ASSIGNMENT>
Each line below that carries the string "layout" must appear in the answer.

-- -- --

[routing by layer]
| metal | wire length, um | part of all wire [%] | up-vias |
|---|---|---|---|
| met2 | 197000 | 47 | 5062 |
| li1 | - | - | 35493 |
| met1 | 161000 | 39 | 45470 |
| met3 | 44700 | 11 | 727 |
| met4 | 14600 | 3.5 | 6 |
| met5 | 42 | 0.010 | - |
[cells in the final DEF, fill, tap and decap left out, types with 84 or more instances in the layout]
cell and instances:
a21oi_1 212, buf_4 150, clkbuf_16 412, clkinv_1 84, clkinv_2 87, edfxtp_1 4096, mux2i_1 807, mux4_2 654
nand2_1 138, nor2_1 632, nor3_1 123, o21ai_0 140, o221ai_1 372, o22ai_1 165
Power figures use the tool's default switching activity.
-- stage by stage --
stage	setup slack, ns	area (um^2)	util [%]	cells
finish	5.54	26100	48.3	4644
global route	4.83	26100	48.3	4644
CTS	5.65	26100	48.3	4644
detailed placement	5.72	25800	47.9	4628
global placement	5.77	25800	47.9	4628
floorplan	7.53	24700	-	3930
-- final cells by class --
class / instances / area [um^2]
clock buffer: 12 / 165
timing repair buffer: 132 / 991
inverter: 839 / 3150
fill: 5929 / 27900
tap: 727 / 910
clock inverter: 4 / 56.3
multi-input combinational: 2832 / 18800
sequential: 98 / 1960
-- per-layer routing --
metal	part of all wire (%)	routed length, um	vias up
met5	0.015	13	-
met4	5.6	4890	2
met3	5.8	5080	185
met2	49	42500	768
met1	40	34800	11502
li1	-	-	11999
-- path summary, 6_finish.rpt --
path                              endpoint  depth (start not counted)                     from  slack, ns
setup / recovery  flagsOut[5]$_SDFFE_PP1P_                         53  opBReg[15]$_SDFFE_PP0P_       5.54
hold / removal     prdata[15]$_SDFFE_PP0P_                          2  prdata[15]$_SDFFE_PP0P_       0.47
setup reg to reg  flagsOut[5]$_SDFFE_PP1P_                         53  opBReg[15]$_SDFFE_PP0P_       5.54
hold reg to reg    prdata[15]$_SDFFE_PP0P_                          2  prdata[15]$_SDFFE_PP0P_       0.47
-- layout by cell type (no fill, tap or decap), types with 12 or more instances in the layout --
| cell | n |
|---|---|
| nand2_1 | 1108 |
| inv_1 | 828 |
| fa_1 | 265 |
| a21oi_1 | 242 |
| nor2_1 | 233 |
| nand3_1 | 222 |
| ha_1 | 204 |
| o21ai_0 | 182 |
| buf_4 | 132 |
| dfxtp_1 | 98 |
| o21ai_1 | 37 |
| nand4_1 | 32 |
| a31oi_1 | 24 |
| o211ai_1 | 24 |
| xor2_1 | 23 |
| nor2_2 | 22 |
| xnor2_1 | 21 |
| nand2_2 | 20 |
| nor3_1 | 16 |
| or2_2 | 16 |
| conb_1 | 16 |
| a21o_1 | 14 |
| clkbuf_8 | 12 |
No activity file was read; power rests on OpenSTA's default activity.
<file path="src/core/stop_seq_pkg.sv">
// stop mode sequencer constants: mode codes, reset values, wake timer figures
// assumes a single 25 MHz system clock domain
package stop_seq_pkg;

  // --------------------------------------------------------------------------
  // modes
  // --------------------------------------------------------------------------
  typedef enum logic [1:0] {
    stop_none_req = 2'h0,
    stop1_req = 2'h1,
    stop2_req = 2'h2,
    stop3_req = 2'h3
  } stop_req_t;

  // --------------------------------------------------------------------------
  // timing and widths
  // --------------------------------------------------------------------------
  localparam int unsigned clock_hz = 25000000;
  localparam int unsigned wake_src_hz = 1000;
  localparam int unsigned wake_src_div = clock_hz / wake_src_hz;
  localparam int unsigned rate_width = 3;
  localparam logic [2:0] rate_off = 3'h0;
  localparam logic [2:0] rate_reset = 3'h0;
  localparam int unsigned wake_cnt_width = 16;
  localparam int unsigned div_width = 15;
  localparam int unsigned restart_hold_cycles = 4;
  localparam logic [2:0] restart_hold_last = 3'h3;

endpackage

</file>
<file path="src/core/wake_tick_source.sv">
// self-clocked periodic wake source, modelled as a divider of the system clock
// assumes enable drops whenever the source must stand still
`timescale 1ns/1ps
module wake_tick_source #(
  parameter int unsigned div_count = stop_seq_pkg::wake_src_div
) (
  input wire logic clock,
  input wire logic rst_b,
  input wire logic enable,
  output logic tick
);

  logic [stop_seq_pkg::div_width-1:0] div_reg;
  localparam logic [stop_seq_pkg::div_width-1:0] div_last =
    stop_seq_pkg::div_width'(div_count - 1);

  always_ff @(posedge clock) begin
    if (!rst_b || !enable) begin
      div_reg <= '0;
    end else if (div_reg == div_last) begin
      div_reg <= '0;
    end else begin
      div_reg <= div_reg + 1'b1;
    end
  end

  always_ff @(posedge clock) begin
    if (!rst_b || !enable) begin
      tick <= 1'b0;
    end else begin
      tick <= (div_reg == div_last);
    end
  end

endmodule

</file>
<file path="src/core/stop_mode_power_sequencer.sv">
// stop mode sequencer: takes the cpu stop request, gates peripherals, pins,
// clock generator, regulator and wake sources, and runs the restart
// assumes stop_request is a one-cycle pulse and wake inputs are synchronous
//
// Contract
// - any stop mode stops all peripheral clocks, even with debug entry enabled
// - stop3 leaves pins unchanged, held by their own driving logic
// - stop2 latches all pin states before stop is entered
// - stop1 forces every pin to its reset state on entry
// - stop3 keeps RAM and all registers
// - stop2 wake resets registers, RAM kept
// - pin latches stay closed after stop2 until acknowledge written; software restores
// - stop1 wake resets registers, RAM not guaranteed
// - program memory contents kept in every stop mode
// - stop3 clock generator standby, oscillator or reference kept only if enabled
// - stop2 and stop1 turn clock generator fully off
// - timer units halt in stop, reset after stop2 or stop1
// - converter standby in stop, no conversion, reset after stop2 or stop1
// - enabled keyboard pins can wake from stop3
// - keyboard unit disabled in stop1 and stop2, reset after wake
// - periodic timer wakes in stop2 and stop3, disabled in stop1
// - stop2 uses internal 1 kHz source; stop3 external or internal
// - debug enabled removes internal periodic clock in stop
// - async serial units halt in stop, reset after stop2 or stop1
// - spi unit halts in stop, reset after stop2 or stop1
// - two-wire unit halts in stop, reset after stop2 or stop1
// - regulator standby in stop unless low-voltage stop or debug enabled
// - stop1 or stop2 request becomes stop3 when debug or low-voltage stop enabled
// - stop2 wake flag set after stop2 wake, held until acknowledge
// - rate select zero disables periodic wake and its source
// - stop1 or stop2 wake restarts as power-on, cpu fetches reset vector
`timescale 1ns/1ps
module stop_mode_power_sequencer #(
  parameter int unsigned rate_w = stop_seq_pkg::rate_width,
  parameter int unsigned wake_div = stop_seq_pkg::wake_src_div
) (
  input wire logic clock,
  input wire logic rst_b,
  input wire logic stop_request,
  input wire logic [1:0] stop_mode_select,
  input wire logic debug_entry_enable,
  input wire logic low_voltage_stop_enable,
  input wire logic osc_keep_enable,
  input wire logic ref_keep_enable,
  input wire logic [rate_w-1:0] periodic_rate_select,
  input wire logic periodic_ext_clock_select,
  input wire logic periodic_ext_tick,
  input wire logic keyboard_wake_pending,
  input wire logic irq_wake_b,
  input wire logic reset_wake,
  input wire logic pin_latch_release_ack,
  output logic peripheral_clock_enable,
  output logic pin_latch_hold,
  output logic pin_force_reset,
  output logic register_reset,
  output logic ram_power_enable,
  output logic flash_retain,
  output logic osc_run,
  output logic ref_run,
  output logic regulator_standby,
  output logic timer_pwm_unit_reset,
  output logic analog_digital_converter_standby,
  output logic analog_digital_converter_reset,
  output logic keyboard_interrupt_unit_enable,
  output logic keyboard_interrupt_unit_reset,
  output logic periodic_wakeup_timer_run,
  output logic periodic_source_internal,
  output logic serial_units_reset,
  output logic stop2_wake_flag,
  output logic cpu_take_reset_vector,
  output logic cpu_take_interrupt,
  output logic [1:0] active_stop_mode
);

  // --------------------------------------------------------------------------
  // mode selection
  // --------------------------------------------------------------------------
  typedef enum {st_run, st_stop, st_restart} seq_state_t;

  seq_state_t state_reg;
  stop_seq_pkg::stop_req_t mode_reg;
  stop_seq_pkg::stop_req_t mode_next;
  logic [2:0] hold_reg;
  logic in_stop;
  logic rate_on;
  logic internal_src;
  logic internal_tick;
  logic timer_tick;
  logic periodic_wake;
  logic kbd_wake;
  logic any_wake;
  logic deep_wake;
  logic [stop_seq_pkg::wake_cnt_width-1:0] period_cnt_reg;
  logic [stop_seq_pkg::wake_cnt_width-1:0] period_last;

  function automatic logic [stop_seq_pkg::wake_cnt_width-1:0] rate_period(input logic [rate_w-1:0] rs);
    // ticks of the 1 kHz source per wake: 8, 32, 64, 128, 256, 512, 1024
    logic [stop_seq_pkg::wake_cnt_width-1:0] p;
    p = '0;
    unique case (rs)
      3'h1: p = 16'h0008;
      3'h2: p = 16'h0020;
      3'h3: p = 16'h0040;
      3'h4: p = 16'h0080;
      3'h5: p = 16'h0100;
      3'h6: p = 16'h0200;
      3'h7: p = 16'h0400;
      default: p = 16'h0001;
    endcase
    return p;
  endfunction

  always_comb begin
    mode_next = stop_seq_pkg::stop_req_t'(stop_mode_select);
    if (mode_next == stop_seq_pkg::stop_none_req) begin
      mode_next = stop_seq_pkg::stop3_req;
    end
    if (debug_entry_enable || low_voltage_stop_enable) begin
      mode_next = stop_seq_pkg::stop3_req;
    end
  end

  assign in_stop = (state_reg == st_stop);
  assign rate_on = (periodic_rate_select != stop_seq_pkg::rate_off);
  // internal source never runs in stop1 or with debug active
  assign internal_src = rate_on && !debug_entry_enable &&
    (mode_reg == stop_seq_pkg::stop2_req ||
     (mode_reg == stop_seq_pkg::stop3_req && !periodic_ext_clock_select));

  wake_tick_source #(
    .div_count(wake_div)
  ) u_wake_tick (
    .clock(clock),
    .rst_b(rst_b),
    .enable(in_stop && internal_src),
    .tick(internal_tick)
  );

  // --------------------------------------------------------------------------
  // periodic wake timer
  // --------------------------------------------------------------------------
  assign timer_tick = internal_src ? internal_tick :
    (periodic_ext_tick && mode_reg == stop_seq_pkg::stop3_req && periodic_ext_clock_select);
  assign period_last = rate_period(periodic_rate_select) - 1'b1;

  always_ff @(posedge clock) begin
    if (!rst_b || !in_stop || !rate_on || mode_reg == stop_seq_pkg::stop1_req) begin
      period_cnt_reg <= '0;
    end else if (timer_tick) begin
      period_cnt_reg <= (period_cnt_reg == period_last) ? '0 : period_cnt_reg + 1'b1;
    end
  end

  assign periodic_wake = in_stop && rate_on && timer_tick && (period_cnt_reg == period_last) &&
    (mode_reg != stop_seq_pkg::stop1_req);
  assign kbd_wake = keyboard_wake_pending && mode_reg == stop_seq_pkg::stop3_req;
  assign any_wake = reset_wake || !irq_wake_b || periodic_wake || kbd_wake;
  assign deep_wake = reset_wake || mode_reg != stop_seq_pkg::stop3_req;

  // --------------------------------------------------------------------------
  // sequencer
  // --------------------------------------------------------------------------
  always_ff @(posedge clock) begin
    if (!rst_b) begin
      state_reg <= st_run;
    end else begin
      unique case (state_reg)
        st_run: if (stop_request) state_reg <= st_stop;
        st_stop: if (any_wake) state_reg <= deep_wake ? st_restart : st_run;
        st_restart: if (hold_reg == stop_seq_pkg::restart_hold_last) state_reg <= st_run;
      endcase
    end
  end

  always_ff @(posedge clock) begin
    if (!rst_b) begin
      mode_reg <= stop_seq_pkg::stop3_req;
    end else if (state_reg == st_run && stop_request) begin
      mode_reg <= mode_next;
    end
  end

  always_ff @(posedge clock) begin
    if (!rst_b || state_reg != st_restart) begin
      hold_reg <= '0;
    end else begin
      hold_reg <= hold_reg + 1'b1;
    end
  end

  // --------------------------------------------------------------------------
  // pin latches and wake flag
  // --------------------------------------------------------------------------
  // latches survive the restart; only an acknowledge opens them
  always_ff @(posedge clock) begin
    if (!rst_b) begin
      pin_latch_hold <= 1'b0;
    end else if (state_reg == st_run && stop_request && mode_next == stop_seq_pkg::stop2_req) begin
      pin_latch_hold <= 1'b1;
    end else if (pin_latch_release_ack && state_reg == st_run) begin
      pin_latch_hold <= 1'b0;
    end
  end

  // set wins over an acknowledge in the same cycle
  always_ff @(posedge clock) begin
    if (!rst_b) begin
      stop2_wake_flag <= 1'b0;
    end else if (in_stop && any_wake && mode_reg == stop_seq_pkg::stop2_req) begin
      stop2_wake_flag <= 1'b1;
    end else if (pin_latch_release_ack && state_reg == st_run) begin
      stop2_wake_flag <= 1'b0;
    end
  end

  // --------------------------------------------------------------------------
  // power and clock controls
  // --------------------------------------------------------------------------
  always_ff @(posedge clock) begin
    if (!rst_b) begin
      peripheral_clock_enable <= 1'b1;
      pin_force_reset <= 1'b0;
      ram_power_enable <= 1'b1;
      flash_retain <= 1'b1;
      osc_run <= 1'b1;
      ref_run <= 1'b1;
      regulator_standby <= 1'b0;
      analog_digital_converter_standby <= 1'b0;
      keyboard_interrupt_unit_enable <= 1'b1;
      periodic_wakeup_timer_run <= 1'b0;
      periodic_source_internal <= 1'b0;
      active_stop_mode <= 2'h0;
    end else begin
      peripheral_clock_enable <= !in_stop;
      pin_force_reset <= in_stop && mode_reg == stop_seq_pkg::stop1_req;
      ram_power_enable <= !(in_stop && mode_reg == stop_seq_pkg::stop1_req);
      flash_retain <= 1'b1;
      osc_run <= !in_stop || (mode_reg == stop_seq_pkg::stop3_req && osc_keep_enable);
      ref_run <= !in_stop || (mode_reg == stop_seq_pkg::stop3_req && ref_keep_enable);
      regulator_standby <= in_stop && !low_voltage_stop_enable && !debug_entry_enable;
      analog_digital_converter_standby <= in_stop;
      keyboard_interrupt_unit_enable <= !in_stop || mode_reg == stop_seq_pkg::stop3_req;
      periodic_wakeup_timer_run <= in_stop && rate_on && mode_reg != stop_seq_pkg::stop1_req;
      periodic_source_internal <= in_stop && internal_src;
      active_stop_mode <= in_stop ? mode_reg : 2'h0;
    end
  end

  // --------------------------------------------------------------------------
  // restart and wake vectors
  // --------------------------------------------------------------------------
  // one reset strobe drives every block that loses state after a deep wake
  always_ff @(posedge clock) begin
    if (!rst_b) begin
      register_reset <= 1'b1;
      timer_pwm_unit_reset <= 1'b1;
      analog_digital_converter_reset <= 1'b1;
      keyboard_interrupt_unit_reset <= 1'b1;
      serial_units_reset <= 1'b1;
    end else begin
      register_reset <= state_reg == st_restart;
      timer_pwm_unit_reset <= state_reg == st_restart;
      analog_digital_converter_reset <= state_reg == st_restart;
      keyboard_interrupt_unit_reset <= state_reg == st_restart;
      serial_units_reset <= state_reg == st_restart;
    end
  end

  always_ff @(posedge clock) begin
    if (!rst_b) begin
      cpu_take_reset_vector <= 1'b0;
      cpu_take_interrupt <= 1'b0;
    end else begin
      cpu_take_reset_vector <= state_reg == st_restart &&
        hold_reg == stop_seq_pkg::restart_hold_last;
      cpu_take_interrupt <= in_stop && any_wake && !deep_wake;
    end
  end

endmodule

</file>
===== src/mesl_pkg.sv =====
package mesl_pkg;

    localparam int unsigned ADDR_W = 16;
    localparam int unsigned DATA_W = 16;
    localparam int unsigned NUM_FLAGS = 12;

    // register offsets
    localparam logic [15:0] STATUS_OFS = 16'h0102;
    localparam logic [15:0] ENABLE_OFS = 16'h0104;
    localparam logic [15:0] CONFIG_OFS = 16'h0106;

    // values after reset
    localparam logic [11:0] STATUS_RST = 12'h000;
    localparam logic [11:0] ENABLE_RST = 12'h000;
    localparam logic [7:0]  LIMIT_RST  = 8'h40;
    localparam logic        USER32_RST = 1'b0;

    // config field positions
    localparam int unsigned CFG_USER32_BIT = 0;
    localparam int unsigned CFG_LIMIT_LSB  = 8;

    // status bit positions
    localparam int unsigned BIT_WC_LOSS   = 0;
    localparam int unsigned BIT_RC_LOSS   = 1;
    localparam int unsigned BIT_FS_LOSS   = 2;
    localparam int unsigned BIT_BIP       = 3;
    localparam int unsigned BIT_ACK       = 4;
    localparam int unsigned BIT_NACK      = 5;
    localparam int unsigned BIT_GRANT_TO  = 6;
    localparam int unsigned BIT_SENT      = 7;
    localparam int unsigned BIT_PENDING   = 8;
    localparam int unsigned BIT_RH_CRC    = 9;
    localparam int unsigned BIT_RX_PARITY = 10;
    localparam int unsigned BIT_SOC       = 11;

    // cycle and byte counts
    localparam logic [5:0] CLOCK_LOSS_CYCLES = 6'h20;
    localparam logic [5:0] FS_PERIOD_16      = 6'h10;
    localparam logic [5:0] FS_PERIOD_32      = 6'h20;
    localparam logic [5:0] CELL_BYTES        = 6'h35;

    typedef enum logic {
        RX_IDLE = 1'b0,
        RX_CELL = 1'b1
    } mesl_rx_e;

endpackage


===== src/mesl_sync3.sv =====
`timescale 1ns/1ps
module mesl_sync3 #(
    parameter int unsigned W = 3
) (
    input  wire logic         clk,
    input  wire logic         sys_rst,
    input  wire logic [W-1:0] pin_in,
    output logic      [W-1:0] level_out
);
    logic [W-1:0] s1_q;
    logic [W-1:0] s2_q;
    logic [W-1:0] s3_q;
    logic [W-1:0] lvl_q;
    logic [W-1:0] lvl_d;

    // a change counts once stages two and three agree
    genvar i;
    generate
        for (i = 0; i < W; i++) begin : g_bit
            always_comb begin
                lvl_d[i] = (s2_q[i] == s3_q[i]) ? s3_q[i] : lvl_q[i];
            end
        end
    endgenerate

    always_ff @(posedge clk or posedge sys_rst) begin
        if (sys_rst) begin
            s1_q  <= '0;
            s2_q  <= '0;
            s3_q  <= '0;
            lvl_q <= '0;
        end else begin
            s1_q  <= pin_in;
            s2_q  <= s1_q;
            s3_q  <= s2_q;
            lvl_q <= lvl_d;
        end
    end

    assign level_out = lvl_q;
endmodule
<file path="config.mk">
export PLATFORM = sky130hd
export DESIGN_NAME = cmpc_top
export DESIGN_NICKNAME = d
export VERILOG_FILES = /design/src/hw/cmpc_pkg.sv /design/src/hw/cmpc_edge_if.sv /design/src/hw/cmpc_top.sv /design/src/hw/cmpc_edge.sv
export SDC_FILE = /design/constraint.sdc
export NUM_CORES = 1
export LEC_CHECK = 0
export ABC_CLOCK_PERIOD_IN_PS = 3300
export BUFFER_PORTS_ARGS = -buffer_cell sky130_fd_sc_hd__buf_4
export CAP_MARGIN = 30
export CORE_MARGIN = 4
export CORE_UTILIZATION = 53
export DETAILED_ROUTE_END_ITERATION = 12
export PLACE_DENSITY = 0.83
export SYNTH_ARGS = -nofsm -noshare
export SYNTH_HDL_FRONTEND = slang
export SYNTH_SLANG_ARGS = --single-unit
</file>
<file path="constraint.sdc">
create_clock -name clk -period 3.3 [get_ports clk]
set_input_delay 0.825 -clock clk [delete_from_list [all_inputs] [get_ports clk]]
set_output_delay 0.825 -clock clk [all_outputs]
set_load 0.05 [all_outputs]
</file>
<file path="src/hw/cmpc_pkg.sv">
package cmpc_pkg;

  // Register indices on the byte-wide control port.
  localparam logic [3:0] CMPC_CTRL0_ADDR = 4'h0;
  localparam logic [3:0] CMPC_CTRL1_ADDR = 4'h1;

  // Field positions in comparator_control_0.
  localparam int CMPC_C0_ENABLE_BIT = 7;
  localparam int CMPC_C0_RESULT_BIT = 6;
  localparam int CMPC_C0_OE_BIT     = 5;
  localparam int CMPC_C0_INV_BIT    = 4;
  localparam int CMPC_C0_SP_BIT     = 2;
  localparam int CMPC_C0_HYS_BIT    = 1;
  localparam int CMPC_C0_SYNC_BIT   = 0;

  // Field positions in comparator_control_1.
  localparam int CMPC_C1_RISE_BIT   = 7;
  localparam int CMPC_C1_FALL_BIT   = 6;
  localparam int CMPC_C1_POS_LSB    = 4;
  localparam int CMPC_C1_NEG_LSB    = 0;

  // Reset values and writable masks; the result bit and unimplemented bits are not writable.
  localparam logic [7:0] CMPC_CTRL0_RESET = 8'h04;
  localparam logic [7:0] CMPC_CTRL1_RESET = 8'h00;
  localparam logic [7:0] CMPC_CTRL0_WMASK = 8'hB7;
  localparam logic [7:0] CMPC_CTRL1_WMASK = 8'hF3;

endpackage

</file>
<file path="src/hw/cmpc_edge_if.sv">
`timescale 1ns/1ps
interface cmpc_edge_if;
  logic level;
  logic rise;
  logic fall;

  modport det  (input level, output rise, output fall);
  modport user (output level, input rise, input fall);
endinterface

</file>
<file path="src/hw/cmpc_top.sv">
// The register addresses and the address-and-strobe port were chosen for this implementation.
`timescale 1ns/1ps
module cmpc_top
  import cmpc_pkg::*;
#(
  parameter int ADDR_W = 4
) (
  input  wire logic              clk,
  input  wire logic              rst,
  input  wire logic              ce,
  input  wire logic [ADDR_W-1:0] addr,
  input  wire logic [7:0]        wdata,
  input  wire logic              wr,
  input  wire logic              rd,
  output logic      [7:0]        rdata,
  input  wire logic              cmp_raw,
  input  wire logic              timer_clk_src,
  input  wire logic              port_direction,
  output logic                   cmp_pin_o,
  output logic                   cmp_pin_oe,
  output logic                   cmp_enable,
  output logic                   cmp_speed_power_sel,
  output logic                   cmp_hysteresis_en,
  output logic      [1:0]        cmp_pos_input_sel,
  output logic      [1:0]        cmp_neg_input_sel,
  output logic                   cmp_result,
  output logic                   cmp_irq_set
);

  logic [7:0] ctrl0;
  logic [7:0] ctrl1;
  logic       raw_s1;
  logic       raw_s2;
  logic       tmr_s1;
  logic       tmr_s2;
  logic       next_result;

  cmpc_edge_if tmr_edge ();
  cmpc_edge_if res_edge ();

  // Address decode and bus strobes.
  wire        sel_c0  = (addr == ADDR_W'(CMPC_CTRL0_ADDR));
  wire        sel_c1  = (addr == ADDR_W'(CMPC_CTRL1_ADDR));
  wire        wr_c0   = ce & wr & sel_c0;
  wire        wr_c1   = ce & wr & sel_c1;

  // Control fields.
  wire        en_bit   = ctrl0[CMPC_C0_ENABLE_BIT];
  wire        oe_bit   = ctrl0[CMPC_C0_OE_BIT];
  wire        inv_bit  = ctrl0[CMPC_C0_INV_BIT];
  wire        sync_bit = ctrl0[CMPC_C0_SYNC_BIT];
  wire        rise_en  = ctrl1[CMPC_C1_RISE_BIT];
  wire        fall_en  = ctrl1[CMPC_C1_FALL_BIT];

  // Read view: the live result sits in its bit, unimplemented bits read zero.
  wire [7:0]  c0_view  = ctrl0 | ({7'h00, cmp_result} << CMPC_C0_RESULT_BIT);
  wire [7:0]  rd_mux   = sel_c0 ? c0_view : (sel_c1 ? ctrl1 : 8'h00);

  // Control registers, written only while the clock enable is high.
  always_ff @(posedge clk) begin
    if (rst) begin
      ctrl0 <= CMPC_CTRL0_RESET;
      ctrl1 <= CMPC_CTRL1_RESET;
    end else begin
      if (wr_c0) begin
        ctrl0 <= wdata & CMPC_CTRL0_WMASK;
      end
      if (wr_c1) begin
        ctrl1 <= wdata & CMPC_CTRL1_WMASK;
      end
    end
  end

  // Read data stands from the enabled edge that samples the read strobe until the next enabled edge.
  always_ff @(posedge clk) begin
    if (rst) begin
      rdata <= 8'h00;
    end else if (ce) begin
      rdata <= rd ? rd_mux : 8'h00;
    end
  end

  // Two-stage synchronisers for the analog result and the timer clock source.
  always_ff @(posedge clk) begin
    if (rst) begin
      raw_s1 <= 1'b0;
      raw_s2 <= 1'b0;
      tmr_s1 <= 1'b0;
      tmr_s2 <= 1'b0;
    end else if (ce) begin
      raw_s1 <= cmp_raw;
      raw_s2 <= raw_s1;
      tmr_s1 <= timer_clk_src;
      tmr_s2 <= tmr_s1;
    end
  end

  // Timer clock edge finder.
  assign tmr_edge.level = tmr_s2;

  cmpc_edge u_tmr_edge (
    .clk (clk),
    .rst (rst),
    .ce  (ce),
    .e   (tmr_edge.det)
  );

  // Polarity applied to the comparator decision; a disabled comparator reads low, in sync mode only after the next timer falling edge.
  wire        polarised = en_bit & (raw_s2 ^ inv_bit);
  wire        res_load  = ~sync_bit | tmr_edge.fall;

  always_comb begin
    next_result = res_load ? polarised : cmp_result;
  end

  // Output register; in sync mode it only moves at a timer falling edge.
  always_ff @(posedge clk) begin
    if (rst) begin
      cmp_result <= 1'b0;
    end else if (ce) begin
      cmp_result <= next_result;
    end
  end

  // Result edge finder feeding the interrupt flag request.
  assign res_edge.level = cmp_result;

  cmpc_edge u_res_edge (
    .clk (clk),
    .rst (rst),
    .ce  (ce),
    .e   (res_edge.det)
  );

  assign cmp_irq_set = ce & ((rise_en & res_edge.rise) | (fall_en & res_edge.fall));

  // Pin drive: output enable and direction both needed, comparator enable ignored.
  assign cmp_pin_o  = oe_bit & cmp_result;
  assign cmp_pin_oe = oe_bit & ~port_direction;

  // Mode bits to the analog core.
  assign cmp_enable          = en_bit;
  assign cmp_speed_power_sel = ctrl0[CMPC_C0_SP_BIT];
  assign cmp_hysteresis_en   = ctrl0[CMPC_C0_HYS_BIT];
  assign cmp_pos_input_sel   = ctrl1[CMPC_C1_POS_LSB +: 2];
  assign cmp_neg_input_sel   = ctrl1[CMPC_C1_NEG_LSB +: 2];
endmodule

</file>
<file path="src/hw/cmpc_edge.sv">
`timescale 1ns/1ps
module cmpc_edge (
  input wire logic clk,
  input wire logic rst,
  input wire logic ce,
  cmpc_edge_if.det e
);

  logic prev;

  // Holds the level seen at the last enabled edge.
  always_ff @(posedge clk) begin
    if (rst) begin
      prev <= 1'b0;
    end else if (ce) begin
      prev <= e.level;
    end
  end

  // Transition strobes against the remembered level.
  assign e.rise = e.level & ~prev;
  assign e.fall = ~e.level & prev;

endmodule

</file>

-- -- --

RESPONSE BOX>
[cells in the final DEF, fill, tap and decap left out, types with 84 or more instances in the layout]
-- layout by cell type (no fill, tap or decap), types with 12 or more instances in the layout --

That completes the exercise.